第8話 1-8 修練

 和泉守が言った。


「それにしても、宗徳殿はどこでそのようなことを知られたのやら。

 彩華の話を伝え聞く限りは、只今は伝馬町にある白木屋に居候の身分とか。

 それも彩華とご一緒に江戸に参られたのであれば、江戸滞在は未だ一月余りにござりましょう。」


「左様にございます。

 居候の浪人故、暇だけはたくさんござおます。

 市井に繰り出して色々な者と話をするのが道楽でしてな。

 そうしていると、自然と耳に入って参ることもございます。

 一つ一つは他愛のない話でも、いくつかがつながるとおぼろげな姿が浮かび上がるもの。

 素浪人ではございますが、江戸に参ってからの良き知り合いも多々おりましてな、私の意を察して動いてくれる者がおります。

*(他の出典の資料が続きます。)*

===== config.mk =====
export PLATFORM = sky130hd
export DESIGN_NAME = lfpse_out_stage
export DESIGN_NICKNAME = d
export VERILOG_FILES = /design/src/hdl/assert_macros.svh /design/src/hdl/lfpse_pkg.sv /design/src/hdl/lfpse_out_stage.sv
export SDC_FILE = /design/constraint.sdc
export NUM_CORES = 1
export LEC_CHECK = 0
export BUFFER_PORTS_ARGS = -buffer_cell sky130_fd_sc_hd__buf_4
export CAP_MARGIN = 10
export CORE_MARGIN = 2
export CORE_UTILIZATION = 37
export DETAILED_ROUTE_END_ITERATION = 16
export PLACE_DENSITY = 0.73
export SLEW_MARGIN = 20
export SYNTH_ARGS = -nofsm -noshare
export SYNTH_HDL_FRONTEND = slang
export SYNTH_SLANG_ARGS = --single-unit
export TNS_END_PERCENT = 10

===== constraint.sdc =====
create_clock -name clk_i -period 5.15 [get_ports clk_i]
set_clock_uncertainty 0.05 [all_clocks]
set_input_delay 1.03 -clock clk_i [delete_from_list [all_inputs] [get_ports clk_i]]
set_output_delay 1.03 -clock clk_i [all_outputs]
set_load 0.1 [all_outputs]

===== src/hdl/assert_macros.svh =====
// Assertion macros used by the top RTL file.
`ifndef ASSERT_MACROS_SVH
`define ASSERT_MACROS_SVH

// The consequent must hold in the same cycle as the antecedent.
`define ASSERT_IMPL(lbl, clk, rst_n, ante, cons) \
  lbl: assert property (@(posedge clk) disable iff (!rst_n) (ante) |-> (cons)) \
    else $error("implication check failed");

// The consequent must hold in the cycle after the antecedent.
`define ASSERT_NEXT(lbl, clk, rst_n, ante, cons) \
  lbl: assert property (@(posedge clk) disable iff (!rst_n) (ante) |=> (cons)) \
    else $error("next-cycle check failed");

// The expression must never be true.
`define ASSERT_NEVER(lbl, clk, rst_n, expr) \
  lbl: assert property (@(posedge clk) disable iff (!rst_n) !(expr)) \
    else $error("forbidden condition seen");

`endif


===== src/hdl/lfpse_pkg.sv =====
package lfpse_pkg;

  localparam logic OP_WRITE   = 1'b0;
  localparam logic OP_TRIGGER = 1'b1;

  localparam int CHANNELS = 3;

  localparam logic [2:0] BYTES_COLOR   = 3'd4;
  localparam logic [2:0] BYTES_TRAILER = 3'd3;

  localparam logic [3:0] NIBBLE_ONE  = 4'h3;
  localparam logic [3:0] NIBBLE_ZERO = 4'h1;

  typedef struct packed {
    logic       valid;
    logic       last;
    logic [3:0] tag;
  } issue_t;

  // Each data bit, MSB first, becomes one line nibble.
  function automatic logic [31:0] encode_byte(input logic [7:0] b);
    logic [31:0] word;
    word = '0;
    for (int i = 0; i < 8; i++) begin
      word[4*i +: 4] = b[i] ? NIBBLE_ONE : NIBBLE_ZERO;
    end
    return word;
  endfunction

endpackage


===== src/hdl/lfpse_out_stage.sv =====
module lfpse_out_stage import lfpse_pkg::*; (
  input  logic        clk_i,
  input  logic        rst_ni,
  input  issue_t      issue_i,
  output logic        issue_ready_o,
  input  logic [7:0]  rdata_i,
  output logic        out_valid_o,
  input  logic        out_stall_i,
  output logic [31:0] line_word_o,
  output logic [2:0]  byte_count_o,
  output logic [3:0]  frame_played_o,
  output logic        last_o
);

  logic       b_valid_q;
  logic       b_last_q;
  logic [3:0] b_tag_q;
  logic       c_valid_q;
  logic [31:0] c_word_q;
  logic [2:0]  c_count_q;
  logic [3:0]  c_tag_q;
  logic        c_last_q;
  logic        c_move;
  logic        b_move;

  assign c_move        = !c_valid_q || !out_stall_i;
  assign b_move        = b_valid_q && c_move;
  assign issue_ready_o = !b_valid_q || c_move;

  always_ff @(posedge clk_i or negedge rst_ni) begin
    if (!rst_ni) begin
      b_valid_q <= 1'b0;
      c_valid_q <= 1'b0;
    end else begin
      if (issue_ready_o) begin
        b_valid_q <= issue_i.valid;
      end
      if (c_move) begin
        c_valid_q <= b_valid_q;
      end
    end
  end

  always_ff @(posedge clk_i) begin
    if (issue_ready_o && issue_i.valid) begin
      b_last_q <= issue_i.last;
      b_tag_q  <= issue_i.tag;
    end
    if (b_move) begin
      c_word_q  <= b_last_q ? 32'h0 : encode_byte(rdata_i);
      c_count_q <= b_last_q ? BYTES_TRAILER : BYTES_COLOR;
      c_tag_q   <= b_tag_q;
      c_last_q  <= b_last_q;
    end
  end

  assign out_valid_o    = c_valid_q;
  assign line_word_o    = c_word_q;
  assign byte_count_o   = c_count_q;
  assign frame_played_o = c_tag_q;
  assign last_o         = c_last_q;

endmodule


# Yosys cells after proc, flatten, opt, wreduce, memory -nomap -nowiden
# Index checks and enable logic that the tools add are counted.
[op_classes]
reduce_logical = 7
muxes = 9
[ops]
columns = ["op", "count"]
rows = [
  ["two-way mux 2 bit", 8],
  ["zero test 1 bit", 3],
  ["two-way mux 3 bit", 1],
  ["logical AND 1 bit", 2],
  ["logical OR 1 bit", 2],
]
[word_totals]
out_inout_bits = 42
word_cells = 24
ff_bits = 47
in_bits = 17

# Depth between registers and ports, before layout
[logic_depth]
ltp_word = 4
ltp_mapped = 2
depth_no_buf = 2

# Least setup slack after synthesis
# No wires, ideal clock.
[synth_path]
path_kind = "register -> output"
startpoint = "register c_valid_q (netlist: out_valid_o)"
endpoint = "output port issue_ready_o"
stages_incl_launch_ff = 2
required_time_ns = 4.070
path_buffers = 0
path_slack_ns = 2.408
arrival_ns = 1.662
cell_sequence = "dfrtp_1 > nand3_2"
[synth_via]
elab_chain_cells = 3
[synth_lines]
columns = ["element", "line_no", "text"]
rows = [
  ["start, declared", "lfpse_out_stage.sv:18", "logic c_valid_q;"],
  ["start signal, assigned", "lfpse_out_stage.sv:39", "c_valid_q <= b_valid_q;"],
  ["zero test 1 bit", "lfpse_out_stage.sv:26", "assign c_move = !c_valid_q || !out_stall_i;"],
  ["logical OR 1 bit", "lfpse_out_stage.sv:26", ""],
  ["logical OR 1 bit", "lfpse_out_stage.sv:28", "assign issue_ready_o = !b_valid_q || c_move;"],
  ["end, declared", "lfpse_out_stage.sv:5", "output logic issue_ready_o,"],
]
# No other way between the ends.

# Final worst setup path
[layout_path]
startpoint = "input port out_stall_i"
endpoint = "output port issue_ready_o"
[layout_via]
elab_chain_cells = 3
[layout_lines]
columns = ["element", "line_no", "text"]
rows = [
  ["start, declared", "lfpse_out_stage.sv:8", "input logic out_stall_i,"],
  ["zero test 1 bit", "lfpse_out_stage.sv:26", ""],
  ["logical OR 1 bit", "lfpse_out_stage.sv:26", ""],
  ["logical OR 1 bit", "lfpse_out_stage.sv:28", ""],
]
# No other way between the ends.

==> impl_metrics.ini <==
[place]
pre_cts_ws_ns = 2.56
gp_congestion = 0.595
numPortBuffers = 42
dp_hpwl_um = 989

[setup_path]
critPathCaptureType = output port
path_common_cell = buf_4
path_cells = buf_4, nand3_2, buf_4
critical_path_class = input port to output port
start_kind = input port
ff2ff_path_depth = 2
required_ns = 4.07
crit_fanout = 3
arrival_ns = 1.51
worst_path_max_delay_cell = buf_4
worst-r2r-setup-slack_ns = 3.49
max_stage_delay_ns = 0.29

[timing]
hold_violations = 0
fin_ws_ns = 2.56
hold_ws_ns = 0.381
slew_violations = 0
period_minus_slack_ns = 2.59
finalCritPeriodShare_pct = 50.2
setup-violations-final = 0
maxSlewHeadroom_pct = 51.6
fmax_mhz = 387
rsz0062_at_grt = false
tightest_slew_ns = 0.724
tns_ns = 0

[status]
status = completed

[cells_and_area]
layout-drive-gt1-share_pct = 48.5
multi_input_area_um2 = 149
nNetsFinal = 117
regArea_um2 = 651
area.growth.synth_to_final_pct = 27.3
n_antenna_cell = 0
fillers = 234

[drt]
totalWireLength_um = 1210
final_antenna_net_count = 0
drt_pass1_iterations = 2
avgRoutedWirePerCell_um = 9.38
drc = 0
drt_iter0_drc = 2
vias_per_cell = 3.79
vias = 489

[pwr]
p_leak_uw = 0.000529
ir_drop_v = 0.000212
power-per-cell-area_nw_per_um2 = 418

[synthesis]
synth-compound-area-share_pct = 1.74
ys_ff_latch = 22
synth-simple-area-share_pct = 7.76
netlist_area_um2 = 935
synth_xor_area_share_pct = 0
syn_area_per_cell_um2 = 15.1
muxShareOfSynthArea_pct = 0
yosysWarnings = 0
synth_cell_types = 11
synth_fa_ha_area_share_pct = 0
syn_inst = 62
yosysSeqAreaShare_pct = 69.6
synth_top_family_by_area = buffers and inverters

[cts]
cts-root-buf = clkbuf_4
clkLatencyLatePin_ns = 0.29
htree_levels = 1
ctsHoldBuffers = 0
clock-sinks = 22
cts_made_buffers = 3
clk_pin_slew_ns = 0.11
cts_tree = built
cts_buffer_depth = 2
cts_resized = 0
postCtsSetupBuffers = 0

[floorplanning]
die_area_um2 = 2940
coreArea_um2 = 2430
floorplan.initialDensity_pct = 38.4
row_count = 18
io_pins = 59
die_h_um = 54.3
die_x_um = 54.3

[global_routing]
grt_max_degree = 13
track_usage_pct = 7.57
grt_pass1_wl_um = 1530
grt_antenna_before_repair = 0
overflow = 0
grt_pass1_vias = 390

[hold_path]
hold_depth = 0
hold_class = register to register

[flow_run]
cap_violations = 0
==> stage by stage <==
step           util [%]  total power (uW)  instances  area, um^2
6_report           48.9               497        129        1190
5_1_grt            48.9               514        129        1190
4_1_cts            48.9               502        129        1190
3_5_place_dp       47.8               427        125        1160
3_3_place_gp       47.8               426        125        1160
2_1_floorplan         -               408         77         991
==> flip-flops by register name, indices dropped and copies added (netlist names) <==
register / count
line_word_o: 9
b_tag_q: 4
frame_played_o: 4
byte_count_o: 2
b_last_q: 1
b_valid_q: 1
out_valid_o: 1
==> area by class of cell <==
type	count	area share (%)
well taps	30	3.15
clock buffers	4	2.21
flip-flops and latches	22	54.7
multi-input cells	29	12.5
inverters	1	0.315
repair buffers	43	27.1
==> placed cells by master, fill, tap and decap left out, drive strengths merged <==
cell,Yosys,routed
a21boi,1,1
a21o,1,1
and2,1,1
buf,25,43
clkbuf,0,4
conb,1,16
dfrtp,2,2
edfxtp,20,20
inv,1,1
nand2b,1,1
nand3,1,1
nor2b,8,8
==> cells by family (layout without fill, tap and decap cells) <==
family | count (synthesis) | after routing
AOI/OAI and AO/OA | 2 | 2
DFF | 22 | 22
and+or+nand+nor | 11 | 11
other | 1 | 16
buffers and inverters | 26 | 48
==> power by group <==
group,leakage (uW),internal (uW),switching (uW)
clock,0.0000150,30.1,45.3
sequential,0.000216,211,6.26
combinational,0.000298,30.2,175
total,0.000529,271,226
==> worst max-delay path: cells and delay by family <==
kind / cells / cell delay [ns]
buffers and inverters: 2 / 0.41
and+or+nand+nor: 1 / 0.06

 それらの者が集める話で、小さな点の集まりであるおぼろげな姿をきっちりと線でつなぐと全体が見えてまいります。」


「なるほど、宗徳様には早江戸にも確かな知己がおられるということでしょうか。

 ところで、話はかわりますが、彩華は宗徳殿が素性承知ですかな?」


 松倉は首を振った。


「彩華殿にはしばらくは伏せておきます。

 いずれ知られるやもしれませぬが、それまでは素浪人の松倉で通します。」


「なれば婚約は建前にございますか?」


「その辺は私にもわかりませぬ。

 建前が本気になるやもしれません。

 彩華殿は某に好意を抱いております。

 私も彩華殿の心をもてあそぶような真似はしたくないと思っております。」


「なるほど、・・・。

 では、宗徳殿が本気になった折には、是非に某にもお知らせくだされ。

 要すれば仲立ち等致しまする。

 少なくとも彩華を養女に迎えて後に嫁入りさせるぐらいのことなれば、容易くできようかと・・・。」


「これはまた気の早いお話で、まぁ、本日はこの辺で・・・。

 彩華殿も側近の方もそろそろ怪しむ頃合いでしょう。」


 二人は四阿あずまやの密談を終えて彩華の待つ座敷へと戻った。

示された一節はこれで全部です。